April 9th, 2015  |  Kathy Kapusta  |  3 Comments

In addition to protecting qualified applicants and employees with disabilities from employment discrimination, the ADA also prohibits “association discrimination:” discrimination based on an applicant’s or employee’s relationship or association with an individual with a disability. As the EEOC explains in a 2005 guidance entitled “Questions and Answers About the Association Provision of the Americans with Disabilities Act,” the purpose of the ADA’s association provision is to prevent employers from taking adverse actions based on unfounded stereotypes and assumptions about individuals who associate with people who have disabilities.

Several recent court rulings addressing this issue serve as a reminder to employers that making adverse employment decisions based on association bias can be costly. In a March 2015 decision, a federal magistrate judge in Ohio ruled that a municipal employee who was discharged just two days after the city received a $20,000 medical bill for her husband’s cancer surgery can proceed to trial on her ADA claim under the “expense theory” of association discrimination. Citing to the Sixth Circuit’s 2011 decision in Stansberry v. Air Wisconsin Airlines Corp., the magistrate explained that this theory of associational discrimination “covers situations where an employee suffers an adverse employment action because of his or her association with a disabled individual covered under the employer’s health plan, which is costly to the employer.”

Budget breaker. In this case, 12 days after the employee’s long-term partner was diagnosed with colon cancer, the couple married and she swiftly added him to the medical insurance she received through the city. About a month later, her supervisor allegedly stated that her husband’s illness was going to affect the city’s budget. Over the next few months, the employee took time off to care for her husband. She was ultimately fired two days after the city received the husband’s medical bill. On that same day, the couple’s medical benefits were also terminated.

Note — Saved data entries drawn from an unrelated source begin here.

<file path="src/rtl/fetch_unit.sv">
// fetch_unit: front-end fetch stage feeding decode from the icache.
//   Holds the PC, issues blocking word reads to the icache (REN/addr/halt,
//   hit/load), and buffers {pc, instr} pairs in an in-order instruction
//   queue (IQ) popped by decode. Handles redirects and a permanent halt.
// Ports:
//   CLK, RST         clock, synchronous active-high reset
//   icache_REN       read request (asserted until hit)
//   icache_addr      current PC
//   icache_halt      registered halt indication to the icache
//   icache_hit       icache returned icache_load for icache_addr this cycle
//   icache_load      instruction word
//   iq_valid         IQ head valid
//   iq_instr, iq_pc  IQ head instruction and its PC
//   iq_ready         decode consumes head
//   redirect_valid   flush IQ and restart fetch at redirect_pc
//   redirect_pc      new fetch PC (low two bits dropped)
//   halt             stop fetching until reset
//   halted           unit is in the HALT state
module fetch_unit #(
  parameter int unsigned IQ_DEPTH = 4,
  parameter logic [31:0] RESET_PC = 32'h0000_0000
) (
  input  logic        CLK,
  input  logic        RST,
  output logic        icache_REN,
  output logic [31:0] icache_addr,
  output logic        icache_halt,
  input  logic        icache_hit,
  input  logic [31:0] icache_load,
  output logic        iq_valid,
  output logic [31:0] iq_instr,
  output logic [31:0] iq_pc,
  input  logic        iq_ready,
  input  logic        redirect_valid,
  input  logic [31:0] redirect_pc,
  input  logic        halt,
  output logic        halted
);

  localparam int unsigned PW = $clog2(IQ_DEPTH);
  localparam int unsigned CW = $clog2(IQ_DEPTH + 1);
  localparam logic [CW-1:0] DEPTH_C = CW'(IQ_DEPTH);

  typedef enum logic {
    FETCH,
    HALT
  } state_t;

  state_t state, state_next;

  logic [31:0]   pc;
  logic [PW-1:0] head, tail;
  logic [CW-1:0] count;
  logic [31:0]   iq_instr_mem [IQ_DEPTH];
  logic [31:0]   iq_pc_mem    [IQ_DEPTH];

  logic fetching;
  logic push, pop, flush;

  // State register
  always_ff @(posedge CLK) begin
    if (RST) state <= FETCH;
    else     state <= state_next;
  end

  // Next-state logic: HALT is only left through reset
  always_comb begin
    state_next = state;
    if (state == FETCH && halt) state_next = HALT;
  end

  // Outputs and per-cycle control
  always_comb begin
    fetching    = (state == FETCH);
    halted      = (state == HALT);
    icache_halt = halted;
    // Full check uses the registered count: a same-cycle pop frees nothing.
    icache_REN  = fetching & (count < DEPTH_C) & ~redirect_valid & ~halt & ~RST;
    icache_addr = pc;
    iq_valid    = fetching & (count != '0);
    iq_instr    = iq_instr_mem[head];
    iq_pc       = iq_pc_mem[head];
    flush       = fetching & (halt | redirect_valid);
    // REN already excludes halt/redirect, so a push never races a flush.
    push        = icache_REN & icache_hit;
    pop         = iq_valid & iq_ready & ~flush;
  end

  // IQ storage: no reset needed, validity is tracked by count
  always_ff @(posedge CLK) begin
    if (push) begin
      iq_instr_mem[tail] <= icache_load;
      iq_pc_mem[tail]    <= pc;
    end
  end

  // PC and queue pointers
  always_ff @(posedge CLK) begin
    if (RST) begin
      pc    <= RESET_PC;
      head  <= '0;
      tail  <= '0;
      count <= '0;
    end else if (flush) begin
      head  <= '0;
      tail  <= '0;
      count <= '0;
      // halt outranks redirect: the PC is only reloaded on a pure redirect
      if (!halt) pc <= redirect_pc & 32'hFFFF_FFFC;
    end else if (fetching) begin
      if (push) begin
        tail <= tail + PW'(1);
        pc   <= pc + 32'd4;
      end
      if (pop) head <= head + PW'(1);
      if (push && !pop)      count <= count + CW'(1);
      else if (pop && !push) count <= count - CW'(1);
    end
  end

endmodule
</file>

While the court found the supervisor’s budget statement may not have been direct evidence of bias, it could raise a reasonable inference that the husband’s disability was a determining factor in the termination decision. In addition, evidence that just two weeks before her discharge, she argued with her supervisor over leave for her husband’s chemotherapy, that the city was self-insured and that her supervisor expressed concerns that treating her husband’s illness would adversely impact the budget, and that she was terminated just two days after the hospital bill from her husband’s surgery was received for processing, cast doubt on the city’s assertion that she was fired for, among other things, insubordination. Because a reasonable jury could conclude that the supervisor would not have terminated the employee but for concerns regarding the costs of chemotherapy and other treatments, summary judgment as to her ADA claim was denied.

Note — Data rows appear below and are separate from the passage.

File: config.mk
export PLATFORM = sky130hd
export DESIGN_NAME = vga_sync_capture
export DESIGN_NICKNAME = d
export VERILOG_FILES = /design/src/rtl/vga_sync_capture.sv
export SDC_FILE = /design/constraint.sdc
export NUM_CORES = 1
export LEC_CHECK = 0
export ABC_AREA = 1
export BUFFER_PORTS_ARGS = -buffer_cell sky130_fd_sc_hd__buf_2
export CELL_PAD_IN_SITES_DETAIL_PLACEMENT = 0
export CELL_PAD_IN_SITES_GLOBAL_PLACEMENT = 2
export CORE_MARGIN = 1
export CORE_UTILIZATION = 35
export DETAILED_ROUTE_END_ITERATION = 10
export PLACE_DENSITY_LB_ADDON = 0.08
export SKIP_CTS_REPAIR_TIMING = 1
export SYNTH_ARGS = -nofsm -noshare
export SYNTH_HDL_FRONTEND = slang
export SYNTH_SLANG_ARGS = --single-unit
File: constraint.sdc
create_clock -name clk -period 3.8 [get_ports clk]
set_clock_uncertainty 0.05 [all_clocks]
set_input_delay 0.76 -clock clk [delete_from_list [all_inputs] [get_ports clk]]
set_output_delay 0.76 -clock clk [all_outputs]
set_load 0.01 [all_outputs]
File: src/rtl/vga_sync_capture.sv
// ---------------------------------------------------------------------------
// vga_sync_capture
//   Receive side of a VGA-style display link. Samples hsync/vsync/active/pixel
//   on the pixel clock, recovers (x, y) from the strobes and emits a write
//   stream into a frame buffer. By default the frame is decimated 2x2
//   (640x480 -> 320x240). Also checks geometry: per-line active length,
//   lines per frame, lock and a sticky error flag.
//
//   Build option: define CAPTURE_FULL_RES_EN to write every in-range active
//   pixel at full resolution instead of the 2x2 decimated frame.
//
// Ports
//   clk           pixel clock, rising edge
//   rst           asynchronous reset, active high
//   i_hsync       horizontal sync, asserted level = SYNC_POL
//   i_vsync       vertical sync, asserted level = SYNC_POL
//   i_active      display enable, active high
//   i_pixel       pixel data, qualified by i_active
//   o_wr_en       frame-buffer write strobe
//   o_wr_addr     frame-buffer word address
//   o_wr_data     frame-buffer write data
//   o_frame_done  one-cycle pulse when a captured frame closes
//   o_locked      last closed frame was exactly H_ACTIVE x V_ACTIVE
//   o_line_len    active-pixel count of the last finished line
//   o_err         sticky geometry error, cleared only by rst
// ---------------------------------------------------------------------------
module vga_sync_capture #(
  parameter int H_ACTIVE = 640,
  parameter int V_ACTIVE = 480,
  parameter bit SYNC_POL = 1'b1,
  parameter int DATA_W   = 12
) (
  input  logic              clk,
  input  logic              rst,
  input  logic              i_hsync,
  input  logic              i_vsync,
  input  logic              i_active,
  input  logic [DATA_W-1:0] i_pixel,
  output logic              o_wr_en,
  output logic [18:0]       o_wr_addr,
  output logic [DATA_W-1:0] o_wr_data,
  output logic              o_frame_done,
  output logic              o_locked,
  output logic [9:0]        o_line_len,
  output logic              o_err
);

  localparam logic [1:0] ST_IDLE    = 2'd0;
  localparam logic [1:0] ST_ARMED   = 2'd1;
  localparam logic [1:0] ST_CAPTURE = 2'd2;

  localparam logic [9:0] H_A10   = 10'(H_ACTIVE);
  localparam logic [9:0] V_A10   = 10'(V_ACTIVE);
  localparam logic [9:0] CNT_MAX = 10'h3FF;

`ifdef CAPTURE_FULL_RES_EN
  localparam logic [18:0] ROW_STEP = 19'(H_ACTIVE);
`else
  localparam logic [18:0] ROW_STEP = 19'(H_ACTIVE / 2);
`endif

  // -------------------------------------------------------------------------
  // Input stage. Sync levels are normalised to "1 = asserted" so the rest of
  // the design is polarity-agnostic.
  // -------------------------------------------------------------------------
  logic              r_s_hsync;
  logic              r_s_vsync;
  logic              r_d_vsync;
  logic              r_s_active;
  logic              r_d_active;
  logic [DATA_W-1:0] r_s_pixel;

  always_ff @(posedge clk or posedge rst) begin
    if (rst) begin
      // vsync history resets to "asserted" so that releasing reset in the
      // middle of a sync pulse is not mistaken for a fresh frame start.
      r_s_hsync  <= 1'b0;
      r_s_vsync  <= 1'b1;
      r_d_vsync  <= 1'b1;
      r_s_active <= 1'b0;
      r_d_active <= 1'b0;
      r_s_pixel  <= '0;
    end else begin
      r_s_hsync  <= (i_hsync == SYNC_POL);
      r_s_vsync  <= (i_vsync == SYNC_POL);
      r_d_vsync  <= r_s_vsync;
      r_s_active <= i_active;
      r_d_active <= r_s_active;
      r_s_pixel  <= i_pixel;
    end
  end

  // Coordinates come entirely from active/vsync; hsync is sampled for
  // completeness of the input stage but carries nothing we need.
  logic w_unused_hsync;
  assign w_unused_hsync = r_s_hsync;

  logic w_vs_start;
  logic w_act_rise;
  logic w_line_end;

  assign w_vs_start = r_s_vsync & ~r_d_vsync;
  assign w_act_rise = r_s_active & ~r_d_active;
  assign w_line_end = r_d_active & ~r_s_active;

  // -------------------------------------------------------------------------
  // Frame FSM
  // -------------------------------------------------------------------------
  logic [1:0] r_state;
  logic [1:0] w_state_nxt;
  logic       w_close;

  always_comb begin
    w_state_nxt = r_state;
    w_close     = 1'b0;
    case (r_state)
      ST_IDLE:    if (w_vs_start) w_state_nxt = ST_ARMED;
      ST_ARMED:   if (w_act_rise) w_state_nxt = ST_CAPTURE;
      ST_CAPTURE: begin
        if (w_vs_start) begin
          w_state_nxt = ST_ARMED;
          w_close     = 1'b1;
        end
      end
      default:    w_state_nxt = ST_IDLE;
    endcase
  end

  // -------------------------------------------------------------------------
  // Coordinate counters and write decode
  // -------------------------------------------------------------------------
  logic [9:0]  r_x_cnt;
  logic [9:0]  r_y_cnt;
  logic [18:0] r_row_base;
  logic        r_frame_bad;

  logic        w_in_cap;
  logic        w_px;
  logic        w_le_cap;
  logic        w_line_bad;
  logic [9:0]  w_y_final;
  logic        w_in_range;
  logic        w_wr;
  logic [18:0] w_addr;
  logic        w_row_adv;

  assign w_in_cap = (r_state == ST_CAPTURE);

  // A pixel belongs to the frame once capture is running, including the very
  // first active cycle that moves ARMED -> CAPTURE. Anything seen in IDLE is
  // ignored entirely.
  assign w_px = r_s_active & (w_in_cap | ((r_state == ST_ARMED) & w_act_rise));

  assign w_le_cap   = w_line_end & w_in_cap;
  assign w_line_bad = w_le_cap & (r_x_cnt != H_A10);

  // A line ending on the same cycle as the frame close still counts.
  assign w_y_final  = (w_le_cap && (r_y_cnt != CNT_MAX)) ? r_y_cnt + 10'd1 : r_y_cnt;

  assign w_in_range = (r_x_cnt < H_A10) & (r_y_cnt < V_A10);

`ifdef CAPTURE_FULL_RES_EN
  assign w_wr      = w_px & w_in_range;
  assign w_addr    = r_row_base + {9'd0, r_x_cnt};
  assign w_row_adv = w_le_cap;
`else
  assign w_wr      = w_px & w_in_range & ~r_x_cnt[0] & ~r_y_cnt[0];
  assign w_addr    = r_row_base + {10'd0, r_x_cnt[9:1]};
  // Only even source lines start a new decimated row.
  assign w_row_adv = w_le_cap & ~r_y_cnt[0];
`endif

  // -------------------------------------------------------------------------
  // State, counters, status and output registers
  // -------------------------------------------------------------------------
  logic              r_wr_en;
  logic [18:0]       r_wr_addr;
  logic [DATA_W-1:0] r_wr_data;
  logic              r_frame_done;
  logic              r_locked;
  logic [9:0]        r_line_len;
  logic              r_err;

  always_ff @(posedge clk or posedge rst) begin
    if (rst) begin
      r_state      <= ST_IDLE;
      r_x_cnt      <= '0;
      r_y_cnt      <= '0;
      r_row_base   <= '0;
      r_frame_bad  <= 1'b0;
      r_wr_en      <= 1'b0;
      r_wr_addr    <= '0;
      r_wr_data    <= '0;
      r_frame_done <= 1'b0;
      r_locked     <= 1'b0;
      r_line_len   <= '0;
      r_err        <= 1'b0;
    end else begin
      r_state <= w_state_nxt;

      // x: counts active cycles of the current line, saturating
      if (w_line_end)
        r_x_cnt <= '0;
      else if (w_px && (r_x_cnt != CNT_MAX))
        r_x_cnt <= r_x_cnt + 10'd1;

      // y / row base: lines of the current frame
      if (w_close) begin
        r_y_cnt    <= '0;
        r_row_base <= '0;
      end else begin
        if (w_le_cap && (r_y_cnt != CNT_MAX))
          r_y_cnt <= r_y_cnt + 10'd1;
        if (w_row_adv)
          r_row_base <= r_row_base + ROW_STEP;
      end

      // Output write stage: one register after the input register.
      r_wr_en <= w_wr;
      if (w_wr) begin
        r_wr_addr <= w_addr;
        r_wr_data <= r_s_pixel;
      end

      if (w_le_cap)
        r_line_len <= r_x_cnt;

      if (w_line_bad || (w_close && (w_y_final != V_A10)))
        r_err <= 1'b1;

      r_frame_done <= w_close;

      if (w_close) begin
        r_locked    <= ~(r_frame_bad | w_line_bad | (w_y_final != V_A10));
        r_frame_bad <= 1'b0;
      end else if (w_line_bad) begin
        r_frame_bad <= 1'b1;
      end
    end
  end

  assign o_wr_en      = r_wr_en;
  assign o_wr_addr    = r_wr_addr;
  assign o_wr_data    = r_wr_data;
  assign o_frame_done = r_frame_done;
  assign o_locked     = r_locked;
  assign o_line_len   = r_line_len;
  assign o_err        = r_err;

endmodule

Word-level counts from Yosys, hierarchy flattened
Index checks and enable logic that the tools add are counted.
Storage, ports and cells
  bits in registers: 103
  input bits: 17
  output and inout port bits: 45
  logic and storage cells: 75
Cells by class
  add/sub/neg operators: 4
  $lt $le $gt $ge: 2
  eq/ne operators: 8
  mux-type cells: 13
  bitwise gates (word level): 21
  reduce and logical (&&, ||, !) cells: 10
Operator list (count)
  10-bit two-way mux: 4
  19-bit two-way mux: 2
  10-bit != test, second input constant: 3
  10-bit by 1-bit adder with 10-bit output, second input constant: 2
  19-bit by 9-bit adder with 19-bit output: 1
  19-bit by 9-bit adder with 19-bit output, second input constant: 1
  1-bit bitwise AND: 12
  10-bit less-than comparator, second input constant: 1
  10-bit by 9-bit less-than comparator with 1-bit output, second input constant: 1
  10-bit by 9-bit != test with 1-bit output, second input constant: 1
  1-bit inverter: 6
  2-bit nonzero test: 3
  1-bit two-way mux: 4
  2-bit two-way mux: 2
  2-bit case mux with 2 select lines: 1
  1-bit logical AND: 3
  1-bit OR: 3
  2-bit by 1-bit == test with 1-bit output, second input constant: 1
  2-bit == test, second input constant: 1
  2-bit zero test: 1
  2-bit by 1-bit != test with 1-bit output, second input constant: 1
  2-bit != test, second input constant: 1
  2-bit AND reduction: 1
  2-bit OR reduction: 1
  1-bit logical OR: 1

Longest topological paths before layout
Gate-level depths: netlist of the first run.
  depth after elaboration: 8
  gate-level depth with buffers: 14
  gate-level depth less buffers: 14

Worst setup path before layout of the first run
OpenSTA, ideal clock, no wires.
  kind: reg-to-reg
  start point: reg r_y_cnt[0]
  end point: reg r_err (netlist: o_err)
  setup time: 119 ps
  arrival time: 1520 ps
  data required time: 3631 ps
  setup slack: 2111 ps
  stages on the path, launching flop included: 15
  period minus slack after synthesis: 1689 ps
  cells stage by stage: dfrtp_1 ha_1 inv_2 nor2_4 nand3_4 nand2_4 inv_4 nand2_2 nand2_2 nor2_2 nand2_1 nor2_2 nand2_1 nand2_1 nand2_1
On the way
  cells in the longest elaborated chain, start to end: 6
  elaborated cells between the ends (all ways): 7
RTL lines
  start, declared: RTL line 133  | logic [9:0] r_y_cnt;
  start signal, assigned: RTL line 213  | r_y_cnt <= r_y_cnt + 10'd1;
  branches (longest 2 deep; another with 10-bit by 1-bit adder with 10-bit output)
  10-bit two-way mux (*)
  10-bit by 9-bit != test with 1-bit output (*): RTL line 228  | if (w_line_bad || (w_close && (w_y_final != V_A10)))
  1-bit logical AND (*): RTL line 228
  1-bit logical OR (*): RTL line 228
  end signal, assigned: RTL line 197  | r_err <= 1'b0;
  end signal, assigned: RTL line 229  | r_err <= 1'b1;
  end, declared: RTL line 182  | logic r_err;
Every way passes the cells marked *.
A chain may end at the register's enable or synchronous reset.

Worst setup path in the final report of the first run
  start point: reg r_y_cnt[7]
  end point: reg r_wr_addr[12] (netlist: o_wr_addr[12])
On the way
  cells in the longest elaborated chain, start to end: 5
RTL lines
  10-bit by 9-bit less-than comparator with 1-bit output: RTL line 160  | assign w_in_range = (r_x_cnt < H_A10) & (r_y_cnt < V_A10);
  1-bit bitwise AND: RTL line 160
  1-bit bitwise AND (3 in a row): RTL line 167  | assign w_wr = w_px & w_in_range & ~r_x_cnt[0] & ~r_y_cnt[0];
  end signal, assigned: RTL line 221  | r_wr_addr <= w_addr;
  end, declared: RTL line 177  | logic [18:0] r_wr_addr;
No other way between the ends.

==> qor.yml, run 1 <==
route:
  vias_per_cell: 4.60
  drt_wl_total_um: 9970
  vias: 3418
  wire_per_inst_um: 13.4
  ant_nets: 0
  drc_errors: 0
  drt_iter0_drc: 139
  first_pass_iters: 4
synthesis:
  synthesis.instances: 507
  synth_fp_nets: 530
  ys_ff_latch: 97
  synth_seq_area_share_pct: 54.8
  syn_area_mm2: 0.00444
  synth_area_per_cell_um2: 8.75
  synth_top_area_share_pct: 53.6
  ys_types: 38
  synth.area.top_cells: "dfrtp_1 54%, nand2_1 12%, inv_1 4.3%"
  yosysTopAreaCell: "dfrtp_1"
  yosysWarningCount: 0
worst_setup_path:
  critPathRequiredTime_ns: 3.98
  end_kind: "register"
  cp_max_fo: 28
  critical_path_class: "reg -> reg"
  crit_path_frequent_cell: "nor3_1"
  slowest_delay_ns: 0.39
  cp_cell_sequence: "inv_1 -> nor3_1 -> nor3_1 -> nand2_2 -> buf_4 -> nor2_1 -> o21ai_0 -> nand2_1"
  r2r_setup_slack_ns: 1.66
  critPathSlowestCell: "dfrtp_1"
  cp-start-kind: "register"
  arrival_ns: 2.32
sta:
  setup_tns_ns: 0
  final-max-slew-violation-count: 0
  rsz0062_at_grt: "no"
  setup_viol: 0
  slew_headroom_pct: 58.6
  worst_pin_slew_ns: 0.620
  fmaxAchievable_mhz: 467
  whs_ns: 0.316
  timing.final.crit_period_ns: 2.14
  period_share_pct: 56.4
  hold_viol_final: 0
clock_tree:
  cts_max_level: 3
  clock_path_buffers: 2
  cts_tree: "yes"
  clock_latency_ns: 0.35
  root_buffer: "clkbuf_16"
  clkSinkCount: 97
  cts_buffers: 9
  clkTransAtPathRegs_ns: 0.06
place:
  numPortBuffers: 60
  post-dp-hpwl_um: 7100
  dpl_cell_area_mm2: 0.00493
  globalplace.congestion: 0.755
finish:
  n_antenna_cell: 0
  stdcell_area_mm2: 0.00522
  finish.utilization_pct: 42.9
  syn_to_final_growth_pct: 17.7
  fin_nets: 594
  drive_gt1_share_pct: 21.7
floorplan:
  die_h_um: 115
  fp.dieW_um: 115
  start_util_pct: 36.5
  core.rowCount: 40
  io_pins: 62
  core_mm2: 0.0122
  fp.dieArea_mm2: 0.0131
power_and_ir_drop:
  power.density_mw_per_mm2: 550
  power.total_w: 0.00287
  ir_drop_v: 0.000264
  leakage_nw: 2.64
global_routing:
  grt-ovfl-total: 0
  antenna_found_initial: 0
  grt_pass1_vias: 3249
  grt_usage_pct: 16.8
  grt_max_degree: 51
  grt_pass1_wl_um: 16700
worst_hold_path:
  hold_path.class: "reg -> reg"
outcome:
  status: "finished clean"
flow_run:
  drv_cap: 0
[Yosys cell counts, drive strengths merged]
cell,number
o211ai,1
clkbuf,2
nand2,157
o21ai,51
and2,1
a21oi,19
xnor2,1
dfstp,2
nor2,40
dfrtp,95
and3,1
buf,8
nand3,26
xor2,4
o22ai,1
nor3b,1
o21bai,2
o21a,1
ha,6
inv,60
or2,1
nor3,10
nand4,11
o31ai,1
nor4,5
[layout by cell type, fill, tap and decap left out, types with 3 or more instances in the layout]
cell | netlist | layout
inv_2 | 8 | 8
clkbuf_16 | 0 | 9
o21ai_1 | 16 | 16
nor2_2 | 6 | 6
nand4_1 | 11 | 11
nand2_2 | 13 | 13
xor2_1 | 4 | 4
buf_2 | 7 | 60
o21ai_0 | 34 | 34
buf_4 | 0 | 3
inv_1 | 51 | 50
nor2_4 | 6 | 6
nand2_4 | 5 | 5
nor4_1 | 4 | 4
nand3_1 | 24 | 24
a21oi_1 | 19 | 19
nand2_1 | 139 | 139
ha_1 | 6 | 6
dfrtp_1 | 95 | 95
nor3_1 | 10 | 10
nor2_1 | 27 | 27
[worst paths after layout]
path                            cells after the start       endpoint        from
max in group asynchronous                           3      r_s_vsync         rst
worst min register to register                      0      r_d_vsync   r_s_vsync
min in group asynchronous                           2     r_y_cnt[3]         rst
worst max-delay path                                8  o_wr_addr[12]  r_y_cnt[7]
worst max register to register                      8  o_wr_addr[12]  r_y_cnt[7]
worst min-delay path                                0      r_d_vsync   r_s_vsync
[layout make-up]
type / instances / area [um2]
repair buffers: 63 / 323
multi-input cells: 340 / 1730
flip-flops and latches: 97 / 2430
well taps: 168 / 210
inverters: 60 / 230
fillers: 1254 / 6940
clock buffers: 11 / 243
clock inverters: 4 / 53.8
[per-layer routing]
metal	track usage, %	routed length [um]
met5	0	0
met4	5.37	119
met3	5.08	334
met2	24.9	4520
met1	23.6	5000
[worst max-delay path: cells and delay by family (launching register included)]
kind | cells | cell delay [ns]
buffers and inverters | 2 | 0.47
AO/OA/AOI/OAI | 1 | 0.11
flip-flops | 1 | 0.39
AND/OR/NAND/NOR | 5 | 1.01
[stage by stage]
step	cells	setup slack, ns
final	743	1.66
after global routing	743	1.46
after CTS	743	1.65
after detailed placement	728	1.66
after global placement	728	1.66
after floorplan	507	0.460
[report_power, final]
group | internal (W) | switching [W]
sequential | 0.00121 | 0.000118
clock | 0.000525 | 0.000382
combinational | 0.000230 | 0.000406
[cell families after synthesis]
group	Yosys count	synth area share [%]
and+or+nand+nor	253	27.4
DFF	97	54.8
AOI/OAI and AO/OA	76	8.97
buffers and inverters	70	6.18
adders and majority gates	6	1.69
xor gates and xnor gates	5	0.987
[flip-flops by register name, indices dropped and copies added, names as in the netlist, 2 cells and up]
register    cells
r_x_cnt        10
r_y_cnt        10
r_s_pixel      12
o_wr_data      12
r_row_base     13
o_wr_addr      19
r_state         2
o_line_len     10
No activity file was read; power rests on OpenSTA's default activity.
==> run 2, diff against run 1 <==
==> constraint.sdc (replaced) <==
create_clock -name clk -period 2.2 [get_ports clk]
set_clock_uncertainty 0.05 [all_clocks]
set_input_delay 0.44 -clock clk [delete_from_list [all_inputs] [get_ports clk]]
set_output_delay 0.44 -clock clk [all_outputs]
set_load 0.01 [all_outputs]
==> run 2 against run 1 <==
Global-route usage increased by 0.47 points. Maximum frequency increased by 8.4%. Routed wire length increased by 1.3%. Power increased by 75%. Flip-flop and latch count unchanged. Largest cell class unchanged. Non-clock buffer count increased by 5. Count of clock-buffer cells in the layout decreased by 2. Critical endpoint is now o_err. Cell area increased by 1.2%.
==> qor.yml, run 2 (same netlist as run 1, synthesis figures left out) <==
worst_setup_path:
  cp_max_fo: 8
  crit_path_frequent_cell: "nand2_1"
  arrival_ns: 2.16
  end_kind: "register"
  critPathSlowestCell: "dfrtp_1"
  cp_cell_sequence: "ha_1 -> inv_2 -> nor2_4 -> nand3_4 -> nand2_4 -> inv_4 -> nand2_2 -> nand2_2 -> nor2_2 -> nand2_1 -> nor2_2 -> nand2_1 -> nand2_1 -> nand2_1"
  slowest_delay_ns: 0.43
  critPathRequiredTime_ns: 2.39
  cp-start-kind: "register"
  critical_path_class: "reg -> reg"
floorplan:
  core_mm2: 0.0122
  fp.dieArea_mm2: 0.0131
  io_pins: 62
  core.rowCount: 40
  fp.dieW_um: 115
  start_util_pct: 36.5
  die_h_um: 115
finish:
  largest_register_ffs: 19
  stdcell_area_mm2: 0.00528
  syn_to_final_growth_pct: 19.1
  nFillCells: 1250
  n_antenna_cell: 0
  drive_gt1_share_pct: 23.1
  fin_nets: 599
  stdcell_count: 749
  final_cell_mix: "139 x nand2_1, 94 x dfrtp_1, 60 x buf_2"
  final_common_cell: "nand2_1"
place:
  dp.cells: 733
  globalplace.congestion: 0.744
  numPortBuffers: 60
  dpl_cell_area_mm2: 0.00498
  post-dp-hpwl_um: 7330
  pre_cts_ws_ns: 0.201
route:
  vias: 3464
  drt_wl_total_um: 10100
  drt_iter0_drc: 170
  first_pass_iters: 4
  wire_per_inst_um: 13.5
  ant_nets: 0
  vias_per_cell: 4.62
  drc_errors: 0
sta:
  rsz0062_at_grt: "no"
  worst_pin_slew_ns: 0.490
  worst_slack_ns: 0.225
  fmaxAchievable_mhz: 506
  period_share_pct: 89.8
  final-max-slew-violation-count: 0
  timing.final.crit_period_ns: 1.98
  whs_ns: 0.126
  setup_viol: 0
  slew_headroom_pct: 67.3
  hold_viol_final: 0
  setup_tns_ns: 0
worst_hold_path:
  hold_path.class: "in -> async"
global_routing:
  grt_usage_pct: 17.3
  grt_pass1_wl_um: 17200
  grt_max_degree: 65
  antenna_found_initial: 0
  grt-ovfl-total: 0
  grt_pass1_vias: 3355
clock_tree:
  cts_tree: "yes"
  cts_buffers: 9
  clock_path_buffers: 2
  cts_max_level: 3
  clock_latency_ns: 0.34
  root_buffer: "clkbuf_16"
  clkSinkCount: 97
  clkTransAtPathRegs_ns: 0.07
outcome:
  status: "finished clean"
power_and_ir_drop:
  ir_drop_v: 0.000464
  power.density_mw_per_mm2: 948
  leakage_nw: 2.66
flow_run:
  drv_cap: 0
==> run 2: power by group <==
part	internal (W)	switching, W
Combinational	0.000410	0.000700
Sequential	0.00209	0.000208
Clock	0.000892	0.000712
Total	0.00339	0.00162
==> run 2: cell type report <==
type / instances / area, um2 / share of cell area, %
Sequential cell: 97 / 2430 / 46.0
Multi-Input combinational cell: 340 / 1740 / 32.9
Timing Repair Buffer: 68 / 373 / 7.06
Inverter: 60 / 231 / 4.38
Clock buffer: 9 / 225 / 4.26
Tap cell: 168 / 210 / 3.98
Clock inverter: 7 / 76.3 / 1.44
==> run 2: metrics by stage <==
stage / power [W] / util (%)
floorplan: 0.00304 / -
global placement: 0.00345 / 40.9
CTS: 0.00510 / 43.4
global route: 0.00535 / 43.4
detailed placement: 0.00346 / 40.9
finish: 0.00501 / 43.4
==> run 2: per-layer routing <==
| layer | share of wire [%] | vias to the layer above | global-route usage [%] | wire (um) |
|---|---|---|---|---|
| met5 | 0 | - | 0 | 0 |
| met4 | 1.9 | 0 | 7.53 | 190 |
| met3 | 2.3 | 14 | 3.07 | 228 |
| met2 | 44 | 42 | 25.7 | 4480 |
| met1 | 51 | 1632 | 24.8 | 5200 |
| li1 | - | 1776 | - | - |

    Cancer treatment. Also in March 2015, a federal district court in Tennessee found evidence an employer knew that the expense of treating an employee’s wife’s cancer was high, that continued treatment would raise the cost of providing health benefits to its employees, that her medical expenses might be a problem in renewing the health insurance plan, and that the employee was discharged around the time of the plan renewal was sufficient to support the employee’s claim that the cost of insuring his wife was a motivating factor behind the decision to fire him. Accordingly, it denied summary judgment on his ADA association discrimination claim.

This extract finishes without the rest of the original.